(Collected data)
=-=-=

File: config.mk
export PLATFORM = sky130hd
export DESIGN_NAME = wheel_sensor_fault_monitor_unit
export DESIGN_NICKNAME = d
export VERILOG_FILES = /design/src/sv/wsfm_pkg.sv /design/src/sv/wsfm_content_check.sv /design/src/sv/wheel_sensor_fault_monitor_unit.sv
export VERILOG_INCLUDE_DIRS = /design/src /design/src/sv
export SDC_FILE = /design/constraint.sdc
export NUM_CORES = 1
export LEC_CHECK = 0
export BUFFER_PORTS_ARGS = -buffer_cell sky130_fd_sc_hd__buf_2
export CORE_AREA = 2 2 203 285
export CTS_BUF_LIST = sky130_fd_sc_hd__clkbuf_16
export DETAILED_ROUTE_END_ITERATION = 10
export DIE_AREA = 0 0 205 287
export PLACE_DENSITY = 0.73
export SLEW_MARGIN = 40
export SYNTH_ARGS = -nofsm -noshare
export SYNTH_HDL_FRONTEND = slang
export SYNTH_SLANG_ARGS = --single-unit
File: constraint.sdc
create_clock -name clk -period 13 [get_ports clk]
set_input_delay 0 -clock clk [delete_from_list [all_inputs] [get_ports clk]]
set_output_delay 0 -clock clk [all_outputs]
set_load 0.1 [all_outputs]
<file path="config.mk">
export PLATFORM = sky130hd
export DESIGN_NAME = q2e_sqrt_cell
export DESIGN_NICKNAME = d
export VERILOG_FILES = /design/src/hw/rtl/q2e_pkg.sv /design/src/hw/rtl/q2e_sqrt_cell.sv
export SDC_FILE = /design/constraint.sdc
export NUM_CORES = 1
export LEC_CHECK = 0
export BUFFER_PORTS_ARGS = -buffer_cell sky130_fd_sc_hd__buf_4
export CAP_MARGIN = 20
export CORE_AREA = 2 2 238 240
export CTS_CLUSTER_DIAMETER = 200
export DETAILED_ROUTE_END_ITERATION = 10
export DIE_AREA = 0 0 240 242
export PLACE_DENSITY = 0.56
export SYNTH_ARGS = -nofsm -noshare
export SYNTH_HDL_FRONTEND = slang
export SYNTH_SLANG_ARGS = --single-unit
</file>
<file path="constraint.sdc">
create_clock -name clk -period 7.3 [get_ports clk]
set_input_delay 0.73 -clock clk [delete_from_list [all_inputs] [get_ports clk]]
set_output_delay 0.73 -clock clk [all_outputs]
set_load 0.02 [all_outputs]
</file>
## config.mk

```make
export PLATFORM = sky130hd
export DESIGN_NAME = cursor_line_edit_buffer_core
export DESIGN_NICKNAME = d
export VERILOG_FILES = /design/src/rtl/core/clebc_pkg.sv /design/src/rtl/core/clebc_ram.sv /design/src/rtl/core/clebc_front.sv /design/src/rtl/core/clebc_back.sv /design/src/rtl/core/cursor_line_edit_buffer_core.sv
export VERILOG_INCLUDE_DIRS = /design/src /design/src/rtl/core
export SDC_FILE = /design/constraint.sdc
export NUM_CORES = 1
export LEC_CHECK = 0
export BUFFER_PORTS_ARGS = -buffer_cell sky130_fd_sc_hd__buf_2
export CAP_MARGIN = 20
export CORE_AREA = 2 2 278 280
export CTS_CLUSTER_DIAMETER = 100
export DETAILED_ROUTE_END_ITERATION = 8
export DIE_AREA = 0 0 280 282
export MAX_ROUTING_LAYER = met4
export PLACE_DENSITY = 0.75
export SLEW_MARGIN = 20
export SYNTH_ARGS = -nofsm -noshare
export SYNTH_HDL_FRONTEND = slang
export SYNTH_SLANG_ARGS = --single-unit
```

## constraint.sdc

```tcl
create_clock -name clock -period 11.4 [get_ports clock]
set_clock_uncertainty 0.15 [all_clocks]
set_input_delay 1.71 -clock clock [delete_from_list [all_inputs] [get_ports clock]]
set_output_delay 1.71 -clock clock [all_outputs]
set_load 0.01 [all_outputs]
```
File: src/rtl/pcbp_pkg.sv
// Package for the prefix code bit packer: sequencer states, transaction codes
// and fixed field widths. No dependencies.

package pcbp_pkg;

    localparam int BYTE_BITS       = 8;
    localparam int CODE_FIELD_BITS = 32;
    localparam int LEN_BITS        = 6;
    localparam int PEND_BITS       = 7;
    localparam int PEND_CNT_BITS   = 3;
    localparam int MAX_CODE_LEN    = 32;

    localparam logic [BYTE_BITS-1:0] END_MARKER = 8'hFF;

    // Kind of an input transaction, carried on s_tuser
    typedef enum logic [0:0] {
        OP_CODE = 1'b0,
        OP_END  = 1'b1
    } opcode_t;

    typedef enum logic [1:0] {
        ST_IDLE,
        ST_EMIT,
        ST_MARK
    } state_t;

endpackage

=-=-=

Task prompt =
Reproduce the lines of the entries above exactly, but only from the line containing "localparam int PEND_CNT_BITS" through the final line.

Task output =
    localparam int PEND_CNT_BITS   = 3;
    localparam int MAX_CODE_LEN    = 32;

    localparam logic [BYTE_BITS-1:0] END_MARKER = 8'hFF;

    // Kind of an input transaction, carried on s_tuser
    typedef enum logic [0:0] {
        OP_CODE = 1'b0,
        OP_END  = 1'b1
    } opcode_t;

    typedef enum logic [1:0] {
        ST_IDLE,
        ST_EMIT,
        ST_MARK
    } state_t;

endpackage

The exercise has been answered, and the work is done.